In: Statistics and Probability
What are some characteristics of a normal distribution? What does the empirical rule tell you about data spread around the mean? How can this information be used in quality control?
Can you compare apples and oranges, or maybe elephants and butterflies? In most cases the answer is no – unless you first standardize your measurements. What are a standard normal distribution and a standard z score?

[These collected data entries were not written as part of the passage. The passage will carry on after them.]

<file path="config.mk">
export PLATFORM = sky130hd
export DESIGN_NAME = display_refresh_ctrl
export DESIGN_NICKNAME = d
export VERILOG_FILES = /design/src/rtl/display_refresh_ctrl.sv
export SDC_FILE = /design/constraint.sdc
export NUM_CORES = 1
export LEC_CHECK = 0
export BUFFER_PORTS_ARGS = -buffer_cell sky130_fd_sc_hd__buf_4
export CELL_PAD_IN_SITES_DETAIL_PLACEMENT = 0
export CELL_PAD_IN_SITES_GLOBAL_PLACEMENT = 1
export CORE_MARGIN = 2
export CORE_UTILIZATION = 47
export CTS_CLUSTER_SIZE = 20
export DETAILED_ROUTE_END_ITERATION = 16
export PLACE_DENSITY_LB_ADDON = 0.1
export SLEW_MARGIN = 25
export SYNTH_ARGS = -nofsm -noshare
export SYNTH_HDL_FRONTEND = slang
export SYNTH_SLANG_ARGS = --single-unit
</file>
<file path="constraint.sdc">
create_clock -name i_clk -period 2.9 [get_ports i_clk]
set_input_delay 0.145 -clock i_clk [delete_from_list [all_inputs] [get_ports i_clk]]
set_output_delay 0.145 -clock i_clk [all_outputs]
set_load 0.01 [all_outputs]
</file>
<file path="src/rtl/display_refresh_ctrl.sv">
// display_refresh_ctrl: schedules 7-seg serializer start strobes (time updates, set steps, periodic
// refresh) and drives the blinking colon. Define SHIFT_TIMEOUT_EN to add the busy-handshake watchdog.
module display_refresh_ctrl #(
   parameter int SETTLE_CYCLES  = 4,
   parameter int REFRESH_CYCLES = 5_000_000,
   parameter int TIMEOUT_CYCLES = 1024
) (
   input  logic       i_clk,
   input  logic       i_reset,
   input  logic       i_en,
   input  logic       i_1hz_stb,
   input  logic       i_set_stb,
   input  logic       i_setting,
   input  logic       i_busy,
   output logic       o_start_stb,
   output logic       o_colon,
   output logic       o_pending,
   output logic       o_timeout_err,
   output logic [2:0] o_state_dbg
);

   typedef enum logic [2:0] {
      IDLE      = 3'd0,
      SETTLE    = 3'd1,
      START     = 3'd2,
      WAIT_ACK  = 3'd3,
      WAIT_DONE = 3'd4
   } state_t;

   localparam int ST_W = (SETTLE_CYCLES > 1) ? $clog2(SETTLE_CYCLES) : 1;
   localparam logic [ST_W-1:0] ST_LAST = ST_W'(SETTLE_CYCLES - 1);

   state_t          state_q;
   logic [ST_W-1:0] settle_cnt_q;
   logic            start_stb_q;
   logic            pending_q;
   logic            colon_q;
   logic            refresh_tick;
   logic            trigger;
   logic            timeout_hit;

   assign trigger = i_en & (i_1hz_stb | i_set_stb | refresh_tick);

   generate
      if (REFRESH_CYCLES > 0) begin : g_refresh
         localparam int RF_W = (REFRESH_CYCLES > 1) ? $clog2(REFRESH_CYCLES) : 1;
         localparam logic [RF_W-1:0] RF_LAST = RF_W'(REFRESH_CYCLES - 1);
         logic [RF_W-1:0] refresh_cnt_q;
         logic [RF_W-1:0] refresh_cnt_d;
         logic            refresh_hit;

         assign refresh_hit = (refresh_cnt_q == RF_LAST);

         // Restart the period after every transfer so refreshes only fill quiet gaps.
         always_comb begin
            refresh_cnt_d = refresh_cnt_q + 1'b1;
            if (!i_en || start_stb_q || refresh_hit) begin
               refresh_cnt_d = '0;
            end
         end

         always_ff @(posedge i_clk) begin
            if (i_reset) begin
               refresh_cnt_q <= '0;
            end else begin
               refresh_cnt_q <= refresh_cnt_d;
            end
         end

         assign refresh_tick = i_en & refresh_hit;
      end else begin : g_no_refresh
         assign refresh_tick = 1'b0;
      end
   endgenerate

`ifdef SHIFT_TIMEOUT_EN
   localparam int TO_W = (TIMEOUT_CYCLES > 2) ? $clog2(TIMEOUT_CYCLES) : 1;
   localparam logic [TO_W-1:0] TO_LAST = TO_W'((TIMEOUT_CYCLES >= 2) ? TIMEOUT_CYCLES - 2 : 0);
   logic [TO_W-1:0] to_cnt_q;
   logic            timeout_err_q;
   logic            in_wait;

   assign in_wait = (state_q == WAIT_ACK) || (state_q == WAIT_DONE);

   // Abort fires on the edge where the count would reach TIMEOUT_CYCLES-1.
   assign timeout_hit = in_wait && (to_cnt_q == TO_LAST);

   always_ff @(posedge i_clk) begin
      if (i_reset) begin
         to_cnt_q      <= '0;
         timeout_err_q <= 1'b0;
      end else begin
         if (state_q == START) begin
            to_cnt_q <= '0;
         end else if (in_wait) begin
            to_cnt_q <= to_cnt_q + 1'b1;
         end
         if (timeout_hit) begin
            timeout_err_q <= 1'b1;
         end
      end
   end

   assign o_timeout_err = timeout_err_q;
`else
   assign timeout_hit   = 1'b0;
   assign o_timeout_err = 1'b0;
`endif

   // Handshake: i_busy is a level from the serializer; after the strobe, WAIT_ACK holds until
   // busy is seen high, WAIT_DONE until it is seen low again.
   always_ff @(posedge i_clk) begin
      if (i_reset) begin
         state_q      <= IDLE;
         settle_cnt_q <= '0;
         start_stb_q  <= 1'b0;
         pending_q    <= 1'b0;
      end else begin
         start_stb_q <= 1'b0;
         case (state_q)
            IDLE: begin
               if (trigger || (i_en && pending_q)) begin
                  state_q      <= SETTLE;
                  settle_cnt_q <= ST_LAST;
                  pending_q    <= 1'b0;
               end
            end
            SETTLE: begin
               if (!i_en) begin
                  state_q <= IDLE;
               end else if (trigger) begin
                  settle_cnt_q <= ST_LAST;
               end else if (settle_cnt_q == '0) begin
                  state_q     <= START;
                  start_stb_q <= 1'b1;
               end else begin
                  settle_cnt_q <= settle_cnt_q - 1'b1;
               end
            end
            START: begin
               state_q <= WAIT_ACK;
            end
            WAIT_ACK: begin
               if (timeout_hit) begin
                  state_q <= IDLE;
               end else if (i_busy) begin
                  state_q <= WAIT_DONE;
               end
            end
            WAIT_DONE: begin
               if (timeout_hit || !i_busy) begin
                  state_q <= IDLE;
               end
            end
            default: begin
               state_q <= IDLE;
            end
         endcase
         if (trigger && (state_q == START || state_q == WAIT_ACK || state_q == WAIT_DONE)) begin
            pending_q <= 1'b1;
         end
         if (!i_en) begin
            pending_q <= 1'b0;
         end
      end
   end

   always_ff @(posedge i_clk) begin
      if (i_reset) begin
         colon_q <= 1'b0;
      end else if (i_en && i_1hz_stb) begin
         colon_q <= ~colon_q;
      end
   end

   assign o_start_stb = start_stb_q;
   assign o_pending   = pending_q;
   assign o_colon     = i_setting | colon_q;
   assign o_state_dbg = state_q;

endmodule

</file>
==> metrics.md <==
| Metric | Value |
|---|---|
| Worst Skew | `0.007541 ns` |
| Initial DRT Pass Iterations | `4` |
| Final wirelength | `3317 um` |
| Crit path required time | `3.11 ns` |
| Layout cells sized above 1 | `14.22%` |
| Core footprint | `3363 um2` |
| Final period utilization | `between 60% and 70%` |
| Worst VDD drop | `308.6 uV` |
| Post-DP HPWL | `roughly 2500 um` |
| Fin Hold WS | `0.05373 ns` |
| Fill cell count | `356` |
| PD cells | `roughly 530 nW/um2` |
| Static Leak | `~0.58 nW` |
| # H-tree levels | `2` |
| Initial antenna violation count | `0` |
| Mapped Avg Cell Area | `8.238 um2` |
| Final layout net count | `221` |
| CTS clk-pin slew, worst paths | `0.09 ns` |
| Post-synth EDFFs | `0` |
| Post-cts resize count | `0` |
| Max-slew violation count | `0` |
| Die Height | `between 60 and 70 um` |
| Total negative slack | `0 ns` |
| Post-Synthesis Cells | `202` |
| Largest net degree at the start of global routing | `24` |
| Startpoint Class | `register` |
| DR vias | `1400` |
| Async set-reset flop share out of synthesis | `0%` |
| First-pass GRT wire length | `around 5700 um` |
| Worst hold path class | `primary input to register` |
| Placer Congestion | `0.8822` |
| Area post-placement | `1768 um2` |
| Worst-Skew Late Latency | `0.32 ns` |
| DR iter-0 viols | `97` |
| Root buf cell | `clkbuf_4` |
| Layout area overhead | `8.722%` |
| Vias in the first global route | `1274` |
| Sequential area share after synthesis | `between 30% and 40%` |
| CTS tree | `built` |
| Post-Syn Area | `1664 um2` |
| Postcts setup bufs | `0` |
| Distinct cell type count after synthesis | `46` |
| Relative slew slack | `roughly 60%` |
| N_diodes | `0` |
| GRT overflow | `0` |
| Outcome | `finished clean` |
| CP endpoint kind | `register` |
| DR WL/cell | `12.91 um` |
| Design Area, Final | `between 1500 and 2000 um2` |
| DRT antenna net count | `0` |
| Clk sinks | `31` |
| Remaining DRCs | `0` |
| Effective utilization at floorplan | `49.48%` |
| Cell Count Post-Placement | `251` |
| Die span in x | `63.51 um` |
| CP max FO | `23` |
| FMAX | `0.4977 GHz` |
| Crit path kind | `register to register` |
| Worst Tran Pin Value | `0.5740 ns` |
| Ys Warns | `0` |
| Max_cap viols | `0` |
| Total GRT Usage | `~18%` |
| I/O Buffers | `12` |
| Total Power | `about 960 uW` |
| Finished Layout Cells | `approximately 260` |
| Post-CTS Hold Buffers | `0` |
| Die area | `4033 um2` |
| Via density | `around 5.4` |
| Cts bufs inserted | `5` |
| # IOs | `14` |
| Endpoints failing setup | `0` |
| Final min period | `2.009 ns` |
| Worst endpoint data arrival time | `2.21 ns` |
| Post-synth net total | `211` |
| Hold Vio Cnt, Final | `0` |
| Bufs on Longest Clock Path | `2` |
| Synth Flop Type | `dfxtp_1` |
| # rows | `21` |
| RSZ-0062 raised after global routing | `false` |
| Post-synthesis register bit count | `31` |
-- synthesized netlist by cell type (2+ instances only) --
master,n,area (um2)
a31oi_1,2,12.51
clkbuf_1,4,15.01
nand4_1,3,18.77
buf_2,2,10.01
ha_1,2,25.02
and3_1,3,18.77
nand4bb_1,2,22.52
o221a_2,2,22.52
nor3_1,8,40.04
nor2_1,38,142.6
nand2_1,14,52.55
dfxtp_1,31,620.6
a21oi_1,3,15.01
xnor2_1,17,148.9
nor4_1,4,25.02
a2111oi_2,2,30.03
buf_4,3,22.52
a221oi_1,2,17.52
or2_2,2,12.51
o21ai_0,3,15.01
nor4bb_1,4,40.04
nor4b_1,2,17.52
xor2_1,5,43.79
nand3_1,8,40.04
and2_1,3,18.77
inv_1,13,48.80
-- report_power, final --
group	switching, mW	internal [mW]
Combinational	0.125	0.119
Sequential	0.0441	0.449
Clock	0.132	0.0861
-- metrics by stage --
step / util (%) / setup WS, ns
detailed placement: 52.57 / 0.8979
floorplan: - / 1.049
global placement: 52.57 / 0.9335
CTS: 53.79 / 0.8918
global route: 53.79 / 0.7350
finish: 53.79 / 0.8907
-- worst max-delay path, cell delays in order, from the launching register on --
cell     delay [ns]
dfxtp_1        0.36
ha_1           0.21
nand2_1        0.10
or4_4          0.56
nor2_1         0.21
or4_1          0.14
buf_4          0.25
nor2_1         0.08
-- routing by layer --
metal	routed length [um]	track usage [%]	part of all wire [%]	vias up
li1	-	-	-	717
met1	1577	23.03	48	655
met2	1559	27.89	47	20
met3	108	5.179	3.3	8
met4	71	7.609	2.1	0
met5	0	0	0	-
-- registers in the layout, summed over array words and instances, names as in the netlist --
register,flops
g_refresh.refresh_cnt_q,23
colon_q,1
settle_cnt_q,2
o_start_stb,1
o_state_dbg,3
o_pending,1
-- cell usage in the layout (no fill, tap or decap), types with 3 or more instances in the layout --
master,n
nand3_1,8
a21oi_1,3
dfxtp_1,31
o21ai_0,3
nand4_1,3
clkbuf_4,5
xnor2_1,17
nand2_1,14
and3_1,3
buf_4,13
and2_1,3
xor2_1,5
nor4_1,4
nor2_1,38
nor4bb_1,4
inv_1,13
nor3_1,8
-- final timing paths --
path,start,to,slack [ns],cells past startpoint
worst max-delay path,g_refresh.refresh_cnt_q[0],g_refresh.refresh_cnt_q[3],0.89,7
worst min-delay path,i_reset,o_state_dbg[0],0.05,2
worst max register to register,g_refresh.refresh_cnt_q[0],g_refresh.refresh_cnt_q[3],0.89,7
worst min register to register,g_refresh.refresh_cnt_q[0],g_refresh.refresh_cnt_q[0],0.45,1
-- final cells by class --
class	count	area (um2)	share of cell area, %
clock buffer	6	41.29	2.282
inverter	13	48.80	2.697
multi-input combinational	148	943.4	52.14
sequential	31	620.6	34.30
tap	46	57.56	3.181
timing repair buffer	13	97.59	5.394
-- kinds of logic after synthesis --
logic type / share of synthesized area [%]
and+or+nand+nor: 31.88
DFF: 37.29
buffers and inverters: 6.015
xor gates and xnor gates: 11.58
AOI/OAI and AO/OA: 10.83
adders and majority gates: 1.504
other: 0.2253
muxes: 0.6766
(Power assumes the default switching activity.)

Normal distributions are based on random variables whose range is whole real line i.e., the random variable having normal distribution can have negative as well as positive values. This distribution is used in almost all situations also by the large sample property any data which has a large number of observations have a high probability of having normal distribution. The normal distribution is unimodal, symmetric i.e., mean=median=mode. this property makes it even more useful in real situations. The area under the curve property indicates that for 3*sigma limits almost 99 % data will lie under this distribution. The standard normal distribution (SND) is normalization of any random variable which has large data or which follows normal distribution. Also, calculating probabilities under SND distribution becomes very easy as Z-score table is available for the calculation of the probability of any random variable. There are usually two types of z-tables one is where we get the area (probability) from
-infinity to z and one is where area is given from 0 to z. The SND is symmetric about 0 i.e., 1/2 probability exists left of 0 and 1/2 exists on the right side of 0.